* **Assignment**:
Up to and including the line with "localparam logic [WAIT_W-1:0]", please reproduce the lines below exactly, beginning with the first.
Top of Extracted records
==> config.mk <==
export PLATFORM = sky130hd
export DESIGN_NAME = zbt_share_arb
export DESIGN_NICKNAME = d
export VERILOG_FILES = /design/src/rtl/zbt_arb_pkg.sv /design/src/rtl/zbt_arb_ctrl.sv /design/src/rtl/zbt_cmd_mux.sv /design/src/rtl/zbt_rd_track.sv /design/src/rtl/zbt_share_arb.sv
export SDC_FILE = /design/constraint.sdc
export NUM_CORES = 1
export LEC_CHECK = 0
export ABC_AREA = 1
export BUFFER_PORTS_ARGS = -buffer_cell sky130_fd_sc_hd__buf_4
export CAP_MARGIN = 0
export CORE_AREA = 4 4 96 98
export CTS_CLUSTER_SIZE = 10
export DETAILED_ROUTE_END_ITERATION = 10
export DIE_AREA = 0 0 100 102
export GPL_TIMING_DRIVEN = 0
export PLACE_DENSITY = 0.6
export SLEW_MARGIN = 40
export SYNTH_ARGS = -nofsm -noshare
export SYNTH_HDL_FRONTEND = slang
export SYNTH_HIERARCHICAL = 1
export SYNTH_SLANG_ARGS = --single-unit
==> constraint.sdc <==
create_clock -name clk_i -period 1.6 [get_ports clk_i]
set_input_delay 0.24 -clock clk_i [delete_from_list [all_inputs] [get_ports clk_i]]
set_output_delay 0.24 -clock clk_i [all_outputs]
set_load 0.01 [all_outputs]
==> src/rtl/zbt_arb_pkg.sv <==
package zbt_arb_pkg;
  localparam int unsigned N_CLI = 2;

  typedef logic cid_t;

  typedef struct packed {
    logic vld;
    cid_t id;
  } rd_tag_t;
endpackage

==> src/rtl/zbt_arb_ctrl.sv <==
module zbt_arb_ctrl
  import zbt_arb_pkg::*;
#(
  parameter int unsigned MAX_WAIT = 64
) (
  input  logic             clk_i,
  input  logic             rst_ni,
  input  logic [N_CLI-1:0] req_i,
  output logic [N_CLI-1:0] gnt_o
);
  localparam int unsigned WAIT_W = $clog2(MAX_WAIT + 1);
  localparam logic [WAIT_W-1:0] WAIT_LAST = WAIT_W'(MAX_WAIT - 1);

  logic [N_CLI-1:0]  gnt_q, gnt_d;
  cid_t              prio_q, prio_d;
  logic              drain_q, drain_d;
  cid_t              drain_id_q, drain_id_d;
  logic [WAIT_W-1:0] wait_q, wait_d;

  logic busy;
  cid_t own;

  assign busy = |gnt_q;
  assign own  = gnt_q[1];

  always_comb begin
    gnt_d      = gnt_q;
    prio_d     = prio_q;
    drain_d    = drain_q;
    drain_id_d = drain_id_q;
    wait_d     = wait_q;
    if (busy) begin
      if (!req_i[own]) begin
        gnt_d  = '0;
        prio_d = ~own;
        wait_d = '0;
      end else if (req_i[~own]) begin
        if (wait_q == WAIT_LAST) begin
          // withdraw: hold everyone off until the owner lets go
          gnt_d      = '0;
          drain_d    = 1'b1;
          drain_id_d = own;
          prio_d     = ~own;
          wait_d     = '0;
        end else begin
          wait_d = wait_q + 1'b1;
        end
      end else begin
        wait_d = '0;
      end
    end else begin
      wait_d = '0;
      if (!(drain_q && req_i[drain_id_q])) begin
        drain_d = 1'b0;
        if (&req_i) gnt_d = prio_q ? 2'b10 : 2'b01;
        else        gnt_d = req_i;
      end
    end
  end

  always_ff @(posedge clk_i or negedge rst_ni) begin
    if (!rst_ni) begin
      gnt_q      <= '0;
      prio_q     <= 1'b0;
      drain_q    <= 1'b0;
      drain_id_q <= 1'b0;
      wait_q     <= '0;
    end else begin
      gnt_q      <= gnt_d;
      prio_q     <= prio_d;
      drain_q    <= drain_d;
      drain_id_q <= drain_id_d;
      wait_q     <= wait_d;
    end
  end

  assign gnt_o = gnt_q;
endmodule

==> src/rtl/zbt_cmd_mux.sv <==
module zbt_cmd_mux
  import zbt_arb_pkg::*;
#(
  parameter int unsigned AW = 16,
  parameter int unsigned DW = 32
) (
  input  logic [N_CLI-1:0]         gnt_i,
  input  logic [N_CLI-1:0]         req_i,
  input  logic [N_CLI-1:0][AW-1:0] addr_i,
  input  logic [N_CLI-1:0][DW-1:0] wdata_i,
  input  logic [N_CLI-1:0]         we_i,
  output logic                     sram_en_o,
  output logic                     sram_we_o,
  output logic [AW-1:0]            sram_addr_o,
  output logic [DW-1:0]            sram_wdata_o,
  output rd_tag_t                  issue_o
);
  cid_t sel;

  always_comb begin
    sram_en_o    = 1'b0;
    sram_we_o    = 1'b0;
    sram_addr_o  = '0;
    sram_wdata_o = '0;
    sel          = 1'b0;
    for (int i = 0; i < int'(N_CLI); i++) begin
      if (gnt_i[i] && req_i[i]) begin
        sram_en_o    = 1'b1;
        sram_we_o    = we_i[i];
        sram_addr_o  = addr_i[i];
        sram_wdata_o = wdata_i[i];
        sel          = (i == 1);
      end
    end
  end

  assign issue_o.vld = sram_en_o & ~sram_we_o;
  assign issue_o.id  = sel;
endmodule

==> src/rtl/zbt_rd_track.sv <==
module zbt_rd_track
  import zbt_arb_pkg::*;
#(
  parameter int unsigned DW     = 32,
  parameter int unsigned RD_LAT = 4
) (
  input  logic                     clk_i,
  input  logic                     rst_ni,
  input  rd_tag_t                  issue_i,
  input  logic [DW-1:0]            sram_rdata_i,
  output logic [N_CLI-1:0]         rvalid_o,
  output logic [N_CLI-1:0][DW-1:0] rdata_o
);
  localparam int unsigned LAST = RD_LAT - 1;

  rd_tag_t pipe_q [RD_LAT];

  for (genvar s = 0; s < int'(RD_LAT); s++) begin : g_stage
    always_ff @(posedge clk_i or negedge rst_ni) begin
      if (!rst_ni)     pipe_q[s] <= '0;
      else if (s == 0) pipe_q[s] <= issue_i;
      else             pipe_q[s] <= pipe_q[(s == 0) ? 0 : s - 1];
    end
  end

  for (genvar c = 0; c < int'(N_CLI); c++) begin : g_cli
    assign rvalid_o[c] = pipe_q[LAST].vld && (pipe_q[LAST].id == 1'(c));
    assign rdata_o[c]  = rvalid_o[c] ? sram_rdata_i : '0;
  end
endmodule

==> src/rtl/zbt_share_arb.sv <==
module zbt_share_arb
  import zbt_arb_pkg::*;
#(
  parameter int unsigned AW       = 16,
  parameter int unsigned DW       = 32,
  parameter int unsigned RD_LAT   = 4,
  parameter int unsigned MAX_WAIT = 64
) (
  input  logic                     clk_i,
  input  logic                     rst_ni,
  input  logic [N_CLI-1:0]         req_i,
  output logic [N_CLI-1:0]         gnt_o,
  input  logic [N_CLI-1:0][AW-1:0] addr_i,
  input  logic [N_CLI-1:0][DW-1:0] wdata_i,
  input  logic [N_CLI-1:0]         we_i,
  output logic [N_CLI-1:0]         rvalid_o,
  output logic [N_CLI-1:0][DW-1:0] rdata_o,
  output logic                     sram_en_o,
  output logic                     sram_we_o,
  output logic [AW-1:0]            sram_addr_o,
  output logic [DW-1:0]            sram_wdata_o,
  input  logic [DW-1:0]            sram_rdata_i
);
  rd_tag_t issue;

  zbt_arb_ctrl #(.MAX_WAIT(MAX_WAIT)) u_ctrl (
    .clk_i  (clk_i),
    .rst_ni (rst_ni),
    .req_i  (req_i),
    .gnt_o  (gnt_o)
  );

  zbt_cmd_mux #(.AW(AW), .DW(DW)) u_mux (
    .gnt_i        (gnt_o),
    .req_i        (req_i),
    .addr_i       (addr_i),
    .wdata_i      (wdata_i),
    .we_i         (we_i),
    .sram_en_o    (sram_en_o),
    .sram_we_o    (sram_we_o),
    .sram_addr_o  (sram_addr_o),
    .sram_wdata_o (sram_wdata_o),
    .issue_o      (issue)
  );

  zbt_rd_track #(.DW(DW), .RD_LAT(RD_LAT)) u_rd (
    .clk_i        (clk_i),
    .rst_ni       (rst_ni),
    .issue_i      (issue),
    .sram_rdata_i (sram_rdata_i),
    .rvalid_o     (rvalid_o),
    .rdata_o      (rdata_o)
  );
endmodule

# ---- After elaboration in Yosys (flattened, before gate mapping)
# Index checks and enable logic that the tools add are counted.
dict set report classes {
  order_cmp 3
  div 0
  add_sub_neg 1
  n_reduce_logical 11
  muxes 36
  n_eq_ne 9
  n_bitwise 4
  n_shift 0
  n_mul 0
}
# cell count
set op_table {}
lappend op_table {{$mux W32} 4}
lappend op_table {{$mux W16} 2}
lappend op_table {{$mux W7} 4}
lappend op_table {{$mux W1} 19}
lappend op_table {{$mux W2} 7}
lappend op_table {{$ne A2 B2 Y1 const B} 5}
lappend op_table {{$reduce_and A4 Y1} 2}
lappend op_table {{$add A7 B1 Y7 const B} 1}
lappend op_table {{$eq A7 B6 Y1 const B} 1}
lappend op_table {{$lt A1 B2 Y1 const B} 3}
lappend op_table {{$ne A3 B3 Y1 const B} 2}
lappend op_table {{$reduce_and A3 Y1} 2}
lappend op_table {{$logic_and A1 B1 Y1} 5}
lappend op_table {{$not A1 Y1} 3}
lappend op_table {{$ne A2 B1 Y1 const B} 1}
lappend op_table {{$reduce_and A2 Y1} 1}
lappend op_table {{$reduce_or A2 Y1} 1}
lappend op_table {{$and A1 B1 Y1} 1}
dict set report word_totals {
  latchBits 0
  output_inout_bits 118
  in_bits 134
  memories 0
  reg_bits 20
  ram_bits 0
  romBits 0
}

# ---- Longest topological paths before layout
dict set report depth {
  depth_word 6
  mapped_depth 8
  mapped_depth_nobuf 8
}

# ---- Cells and area by module
# The synthesis kept the hierarchy.
# mod cells_per_inst area_per_inst_um2 seq_area_each_um2 instances
set by_module_without_submodules {}
lappend by_module_without_submodules {zbt_cmd_mux 172 752.0 0.0 1}
lappend by_module_without_submodules {zbt_arb_ctrl 83 634.4 300.3 1}
lappend by_module_without_submodules {zbt_rd_track 115 616.8 200.2 1}

# ---- Least setup slack after synthesis
# No wires, ideal clock.
dict set report synth_path {
  path_type {reg-to-output}
  start {register u_ctrl.gnt_q[1], in the netlist u_ctrl/gnt_o[1]}
  end {output sram_addr_o[0]}
  setup_slack_ps 251
  t_required_ps 1360
  n_path_buf 2
  stages_incl_launch_ff 7
  t_arrival_ps 1109
  cell_sequence {dfrtp_1 nand2_2 inv_2 buf_4 buf_6 nand2_1 nand2_1}
}
dict set report synth_between {
  elab_chain_len 2
}
# element line_no
set synth_rtl {}
lappend synth_rtl {{start, declared} zbt_arb_ctrl.sv:14} ;# logic [N_CLI-1:0] gnt_q, gnt_d;
lappend synth_rtl {{start signal, assigned} zbt_arb_ctrl.sv:69} ;# gnt_q <= gnt_d;
lappend synth_rtl {{$logic_and A1 B1 Y1} zbt_cmd_mux.sv:27} ;# if (gnt_i[i] && req_i[i]) begin
lappend synth_rtl {{$mux W16} zbt_cmd_mux.sv:27}
lappend synth_rtl {{end, declared} zbt_share_arb.sv:20} ;# output logic [AW-1:0] sram_addr_o,
# Every way passes these cells.

# ---- Worst setup path after layout
dict set report layout_path {
  start {register u_ctrl.gnt_q[1], in the netlist u_ctrl/gnt_o[1]}
  end {output sram_we_o}
}
dict set report layout_between {
  elab_chain_len 2
}
# element line_no
set layout_rtl {}
lappend layout_rtl {{$logic_and A1 B1 Y1} zbt_cmd_mux.sv:27}
lappend layout_rtl {{$mux W1} zbt_cmd_mux.sv:27}
lappend layout_rtl {{end, declared} zbt_share_arb.sv:19} ;# output logic sram_we_o,
# Every way passes these cells.

==> impl_metrics.py <==
metrics = {
    "outcome": {
        "outcome": "completed",
    },
    "setup_path": {
        "end_kind": "output pin",
        "arrival_ps": 1350,
        "timing.rr.start": "u_ctrl/wait_q[0]",
        "crit_path_max_fanout": 10,
        "required_ps": 1360,
        "start_kind": "register",
        "crit_start": "u_ctrl/gnt_o[1]",
        "critPathKind": "reg -> out",
    },
    "clock_network": {
        "clkTransAtPathRegs_ps": 70,
        "cts_tree": "built",
        "cts_max_level": 1,
        "clock_latency_ps": 260,
        "cts_sinks": 20,
        "cts_max_path_buffers": 2,
        "clockRootBuffer": "clkbuf_8",
        "cts_buffers": 3,
    },
    "global_route": {
        "grt_pass1_wl_um": 15100,
        "grt_pass1_vias": 3195,
        "grt-ovfl-total": 0,
        "grt_usage_pct": 18.2,
        "antenna_found_initial": 0,
        "grt_max_degree": 21,
    },
    "finish": {
        "stdcell_area_um2": 4540,
        "final_cells": 740,
        "nFillCells": 849,
        "drive_above_1_share_pct": 52.8,
        "final_common_cell": "buf_4",
        "fin_nets": 768,
        "final_cell_mix": "buf_4 (234), nand2_1 (111), nor2_1 (73), inv_1 (46), nand3_1 (36)",
        "fin_util_pct": 53.6,
        "area_growth_pct": 126,
        "antennaDiodeCount": 0,
    },
    "power": {
        "power_density_nw_per_um2": 978,
        "p_leak_nw": 2.72,
        "peakVddDrop_mv": 0.452,
        "power.total_mw": 4.44,
    },
    "place": {
        "place_ws_ps": -47.4,
        "gp_congestion": 0.929,
        "dp_hpwl_um": 8680,
        "dpl-instance-area_um2": 4020,
        "post-place-cells": 729,
        "numPortBuffers": 251,
    },
    "drt": {
        "drtPass1Iterations": 4,
        "drtAntennaViolNets": 0,
        "drtIter0Drc": 119,
        "drcViolationCount": 0,
        "detail_route.wl_per_cell_um": 14.1,
        "vias": 3291,
        "drt-total-wl_um": 10400,
        "viasPerCell": 4.45,
    },
    "sta": {
        "max_freq_mhz": 630,
        "holdWs_ps": 258,
        "skew_ps": 2.36,
        "worst_pin_slew_ps": 315,
        "fin_setup_tns_ps": 0,
        "rsz0062_at_grt": "yes",
        "period_minus_slack_ps": 1590,
        "setup_viol": 0,
        "finalMaxSlewViolations": 0,
        "slew_headroom_pct": 78.9,
        "fin_ws_ps": 13.5,
        "min_period_over_period_pct": 99.2,
        "hold_viol": 0,
    },
    "synthesis": {
        "yosys_warnings": 6,
        "yosysTopAreaCellShare_pct": 25.0,
        "synth-seq-cells": 20,
        "syn_area_per_cell_um2": 5.41,
        "yosysTopAreaCell": "dfrtp_1",
        "synth_cell_types": 21,
        "synth_area_leaders": "dfrtp_1 (25%), nand2_1 (24%), nand3_1 (14%)",
        "netlist_area_um2": 2000,
        "synth-seq-area-share_pct": 25.0,
        "syn_inst": 370,
        "syn_nets": 505,
    },
    "floorplanning": {
        "start_util_pct": 23.7,
        "die-height_um": 102,
        "die_area_um2": 10200,
        "core_area_um2": 8470,
        "fp.dieW_um": 100,
        "rows": 34,
        "ios": 252,
    },
    "job": {
        "maxCapViolations": 0,
    },
    "min_path": {
        "worstHoldStart": "we_i[1]",
        "hold_class": "in -> reg",
    },
}
-- cells in the mapped netlist --
| cell type | number |
|---|---|
| buf_2 | 12 |
| nand4_1 | 2 |
| buf_4 | 8 |
| xor2_1 | 1 |
| nand3_1 | 58 |
| o21ai_0 | 3 |
| dfrtp_1 | 20 |
| and2_1 | 1 |
| inv_2 | 2 |
| a21oi_4 | 1 |
| nand2_2 | 2 |
| buf_1 | 1 |
| a31oi_1 | 1 |
| a21oi_1 | 2 |
| xnor2_1 | 2 |
| nand2_1 | 130 |
| inv_1 | 46 |
| nand3_2 | 1 |
| buf_6 | 1 |
| ha_1 | 1 |
| nor2_1 | 75 |
-- repair_timing --
| action | in CTS | in global routing |
|---|---|---|
| pin swaps | 3 | 17 |
| resized for setup | 18 | 88 |
| hold endpoints to repair | 20 | 0 |
| gates cloned | 3 | 0 |
| hold buffers | 1 | 0 |
| endpoints found under the setup margin | 50 | 55 |
| buffers inserted | 4 | 0 |
-- registers in the layout (all words and copies together), names as in the netlist --
name / cells
u_ctrl/drain_id_q: 1
u_ctrl/drain_q: 1
u_ctrl/gnt_o: 2
u_ctrl/prio_q: 1
u_ctrl/wait_q: 7
u_rd/pipe_q: 8
-- worst max-delay path, cell delays in order, from the launching register on --
cell,delay [ps]
dfrtp_2,440
nand2_4,100
buf_4,180
nand2_1,80
and2_1,140
buf_4,150
-- cell families after synthesis --
kind of cell	share of synthesized area, %
xor+xnor	1.31
compound gates	2.37
buf+inv	15.7
fa+ha+maj	0.625
simple gates	55.0
flops	25.0
-- layout make-up --
type | count | area, um^2 | share of cell area [%]
Buffer | 21 | 195 | 4.30
Inverter | 48 | 183 | 4.03
Clock buffer | 3 | 41.3 | 0.910
Clock inverter | 1 | 30.0 | 0.662
Sequential cell | 20 | 503 | 11.1
Multi-Input combinational cell | 280 | 1370 | 30.2
Tap cell | 108 | 135 | 2.98
Timing Repair Buffer | 259 | 2080 | 45.9
-- layer usage --
layer | vias up | GRT usage [%] | share of wire, %
met1 | 1448 | 19.6 | 34
li1 | 1639 | - | -
met3 | 23 | 6.69 | 13
met4 | 0 | 6.84 | 3.3
met5 | - | 0 | 0
met2 | 181 | 32.6 | 50
-- report_power, final --
part	internal, mW	switching, mW
clock network	0.334	0.167
logic	1.57	1.68
registers	0.621	0.0669
total	2.53	1.91
-- final timing paths --
| path | end | slack (ps) | cells past startpoint |
|---|---|---|---|
| setup / recovery | sram_we_o | 10 | 5 |
| hold / removal | u_rd/pipe_q[7] | 260 | 4 |
| setup reg to reg | u_ctrl/gnt_o[1] | 120 | 8 |
| hold reg to reg | u_rd/pipe_q[4] | 350 | 0 |
| max in group asynchronous | u_ctrl/gnt_o[1] | 980 | 2 |
| min in group asynchronous | u_rd/pipe_q[6] | 390 | 2 |
Note: power is estimated with default switching activity, not from simulation.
Bottom of Extracted records
* **Your response**:
==> config.mk <==
export PLATFORM = sky130hd
export DESIGN_NAME = zbt_share_arb
export DESIGN_NICKNAME = d
export VERILOG_FILES = /design/src/rtl/zbt_arb_pkg.sv /design/src/rtl/zbt_arb_ctrl.sv /design/src/rtl/zbt_cmd_mux.sv /design/src/rtl/zbt_rd_track.sv /design/src/rtl/zbt_share_arb.sv
export SDC_FILE = /design/constraint.sdc
export NUM_CORES = 1
export LEC_CHECK = 0
export ABC_AREA = 1
export BUFFER_PORTS_ARGS = -buffer_cell sky130_fd_sc_hd__buf_4
export CAP_MARGIN = 0
export CORE_AREA = 4 4 96 98
export CTS_CLUSTER_SIZE = 10
export DETAILED_ROUTE_END_ITERATION = 10
export DIE_AREA = 0 0 100 102
export GPL_TIMING_DRIVEN = 0
export PLACE_DENSITY = 0.6
export SLEW_MARGIN = 40
export SYNTH_ARGS = -nofsm -noshare
export SYNTH_HDL_FRONTEND = slang
export SYNTH_HIERARCHICAL = 1
export SYNTH_SLANG_ARGS = --single-unit
==> constraint.sdc <==
create_clock -name clk_i -period 1.6 [get_ports clk_i]
set_input_delay 0.24 -clock clk_i [delete_from_list [all_inputs] [get_ports clk_i]]
set_output_delay 0.24 -clock clk_i [all_outputs]
set_load 0.01 [all_outputs]
==> src/rtl/zbt_arb_pkg.sv <==
package zbt_arb_pkg;
  localparam int unsigned N_CLI = 2;

  typedef logic cid_t;

  typedef struct packed {
    logic vld;
    cid_t id;
  } rd_tag_t;
endpackage

==> src/rtl/zbt_arb_ctrl.sv <==
module zbt_arb_ctrl
  import zbt_arb_pkg::*;
#(
  parameter int unsigned MAX_WAIT = 64
) (
  input  logic             clk_i,
  input  logic             rst_ni,
  input  logic [N_CLI-1:0] req_i,
  output logic [N_CLI-1:0] gnt_o
);
  localparam int unsigned WAIT_W = $clog2(MAX_WAIT + 1);
  localparam logic [WAIT_W-1:0] WAIT_LAST = WAIT_W'(MAX_WAIT - 1);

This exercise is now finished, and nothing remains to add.